The 2008 Health Confidence Survey: Rising Costs Continue to Change the Way Americans Use the Health Care System
Ruth Helman, Mathew Greenwald & Associates
Paul Fronstin, Employee Benefit Research Institute (EBRI)
EBRI Notes, Vol. 29, No. 10, October 2008, SSRN
This paper presents findings from the 2008 Health Confidence Survey (HCS), the 11th wave of an annual survey to assess the attitudes of the American public regarding the health care system in the United States. Findings from the 2008 Health Confidence Survey (HCS) continue to demonstrate that rising health care costs are connected to changes in the way that Americans are using the health care system.

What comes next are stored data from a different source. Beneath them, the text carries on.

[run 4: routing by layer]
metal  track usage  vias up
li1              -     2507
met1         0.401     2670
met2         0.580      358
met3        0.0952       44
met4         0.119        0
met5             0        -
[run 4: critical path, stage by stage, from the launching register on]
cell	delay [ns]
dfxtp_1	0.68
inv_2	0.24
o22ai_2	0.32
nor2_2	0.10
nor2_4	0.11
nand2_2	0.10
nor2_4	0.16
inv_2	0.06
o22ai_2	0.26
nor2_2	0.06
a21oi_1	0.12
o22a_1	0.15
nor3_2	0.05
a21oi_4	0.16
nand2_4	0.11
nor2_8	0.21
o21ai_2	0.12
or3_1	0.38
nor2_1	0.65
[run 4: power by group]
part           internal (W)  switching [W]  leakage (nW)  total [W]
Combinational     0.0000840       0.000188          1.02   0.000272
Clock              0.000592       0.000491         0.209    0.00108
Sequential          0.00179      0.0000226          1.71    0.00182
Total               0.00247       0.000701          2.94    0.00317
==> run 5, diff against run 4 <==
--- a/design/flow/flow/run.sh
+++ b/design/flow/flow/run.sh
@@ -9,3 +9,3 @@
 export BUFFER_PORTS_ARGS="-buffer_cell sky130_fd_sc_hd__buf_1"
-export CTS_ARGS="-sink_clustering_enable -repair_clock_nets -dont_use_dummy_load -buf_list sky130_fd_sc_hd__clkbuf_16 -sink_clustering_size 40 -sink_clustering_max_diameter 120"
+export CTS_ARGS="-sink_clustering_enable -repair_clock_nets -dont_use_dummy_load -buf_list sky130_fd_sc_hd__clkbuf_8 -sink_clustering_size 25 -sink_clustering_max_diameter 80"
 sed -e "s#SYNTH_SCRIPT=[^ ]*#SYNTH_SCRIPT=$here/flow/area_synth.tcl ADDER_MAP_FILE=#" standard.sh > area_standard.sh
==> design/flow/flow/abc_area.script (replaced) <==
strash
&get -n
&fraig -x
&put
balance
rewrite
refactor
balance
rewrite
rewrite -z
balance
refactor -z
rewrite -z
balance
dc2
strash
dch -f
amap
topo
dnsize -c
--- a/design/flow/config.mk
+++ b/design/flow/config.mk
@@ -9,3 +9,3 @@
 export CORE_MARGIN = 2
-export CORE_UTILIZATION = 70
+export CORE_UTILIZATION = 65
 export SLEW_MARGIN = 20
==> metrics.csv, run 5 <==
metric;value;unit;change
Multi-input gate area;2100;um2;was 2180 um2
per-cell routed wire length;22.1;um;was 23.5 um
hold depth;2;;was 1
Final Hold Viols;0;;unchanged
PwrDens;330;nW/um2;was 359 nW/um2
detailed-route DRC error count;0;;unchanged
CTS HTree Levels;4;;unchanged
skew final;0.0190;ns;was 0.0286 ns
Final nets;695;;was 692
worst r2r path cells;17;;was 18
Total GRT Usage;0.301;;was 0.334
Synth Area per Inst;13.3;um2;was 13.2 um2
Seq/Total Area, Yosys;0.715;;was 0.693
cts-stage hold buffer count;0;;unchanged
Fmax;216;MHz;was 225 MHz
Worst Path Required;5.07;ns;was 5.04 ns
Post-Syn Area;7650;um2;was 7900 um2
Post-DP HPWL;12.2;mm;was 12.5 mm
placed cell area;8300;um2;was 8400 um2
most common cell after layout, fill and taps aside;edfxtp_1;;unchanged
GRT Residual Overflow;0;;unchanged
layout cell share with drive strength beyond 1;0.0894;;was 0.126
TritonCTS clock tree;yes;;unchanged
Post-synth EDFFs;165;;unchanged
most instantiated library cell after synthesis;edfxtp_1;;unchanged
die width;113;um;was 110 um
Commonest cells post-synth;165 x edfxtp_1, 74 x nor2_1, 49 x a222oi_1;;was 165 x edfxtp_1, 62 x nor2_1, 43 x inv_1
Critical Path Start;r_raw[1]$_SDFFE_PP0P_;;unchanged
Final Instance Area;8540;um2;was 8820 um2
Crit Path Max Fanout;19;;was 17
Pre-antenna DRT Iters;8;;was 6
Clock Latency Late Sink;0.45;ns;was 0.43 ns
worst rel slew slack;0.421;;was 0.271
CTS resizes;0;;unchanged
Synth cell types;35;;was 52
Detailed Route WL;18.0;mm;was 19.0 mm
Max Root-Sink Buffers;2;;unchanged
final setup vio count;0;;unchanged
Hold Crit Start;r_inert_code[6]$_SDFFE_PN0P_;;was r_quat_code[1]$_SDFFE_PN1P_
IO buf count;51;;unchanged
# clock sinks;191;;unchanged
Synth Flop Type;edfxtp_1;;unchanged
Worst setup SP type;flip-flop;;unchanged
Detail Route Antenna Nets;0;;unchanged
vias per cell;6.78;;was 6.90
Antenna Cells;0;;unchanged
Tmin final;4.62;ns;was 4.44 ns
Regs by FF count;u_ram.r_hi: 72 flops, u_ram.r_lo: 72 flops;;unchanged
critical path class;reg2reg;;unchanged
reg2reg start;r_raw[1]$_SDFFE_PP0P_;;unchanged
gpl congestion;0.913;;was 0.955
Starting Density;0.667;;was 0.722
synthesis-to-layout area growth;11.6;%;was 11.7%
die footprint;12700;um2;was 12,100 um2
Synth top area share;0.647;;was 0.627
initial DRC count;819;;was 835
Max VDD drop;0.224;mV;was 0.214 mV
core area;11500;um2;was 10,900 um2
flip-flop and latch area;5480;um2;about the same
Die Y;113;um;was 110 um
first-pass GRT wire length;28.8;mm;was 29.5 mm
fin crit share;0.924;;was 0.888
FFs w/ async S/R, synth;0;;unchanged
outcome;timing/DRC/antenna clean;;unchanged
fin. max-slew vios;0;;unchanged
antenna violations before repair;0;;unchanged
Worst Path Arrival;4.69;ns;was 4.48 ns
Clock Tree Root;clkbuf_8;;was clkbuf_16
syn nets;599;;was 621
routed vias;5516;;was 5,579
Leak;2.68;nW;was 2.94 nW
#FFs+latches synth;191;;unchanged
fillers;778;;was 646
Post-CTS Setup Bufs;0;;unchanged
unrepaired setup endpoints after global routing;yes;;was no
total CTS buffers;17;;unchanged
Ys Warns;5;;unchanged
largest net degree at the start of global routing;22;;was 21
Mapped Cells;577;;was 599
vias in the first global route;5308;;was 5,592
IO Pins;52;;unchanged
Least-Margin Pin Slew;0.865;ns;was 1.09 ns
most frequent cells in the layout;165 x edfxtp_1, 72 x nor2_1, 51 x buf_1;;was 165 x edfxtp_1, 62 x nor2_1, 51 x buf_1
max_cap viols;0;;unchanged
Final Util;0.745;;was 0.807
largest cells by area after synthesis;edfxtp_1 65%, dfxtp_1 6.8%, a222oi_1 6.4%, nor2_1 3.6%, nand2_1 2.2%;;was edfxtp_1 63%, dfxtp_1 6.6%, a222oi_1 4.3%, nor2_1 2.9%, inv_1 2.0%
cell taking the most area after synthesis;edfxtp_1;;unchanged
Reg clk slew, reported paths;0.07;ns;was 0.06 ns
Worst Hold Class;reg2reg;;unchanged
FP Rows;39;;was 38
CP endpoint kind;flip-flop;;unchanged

However, the long-term consequences of these changes remain to be seen, as some changes are positive but others could have a negative outcome. Perhaps largely because of their experience with rising health care costs, Americans continue to view the country’s overall health care system negatively, feeling it needs a major or even a complete overhaul. They believe reform needs to balance multiple goals, including making health care more affordable and providing high-quality health care. Many are willing to support changes to make sure more Americans have access to health insurance coverage.The findings from the 2008 HCS, while in large part consistent with findings from previous years, are significant in that they come at a time when health care costs are continuing to rise, the economy is slowing, the housing market is in crisis, and food and energy price inflation is creeping up. The HCS is co-sponsored by the Employee Benefit Research Institute (EBRI), a private, nonprofit, nonpartisan public policy research organization, and Mathew Greenwald & Associates, Inc., a Washington, D.C.-based market research firm.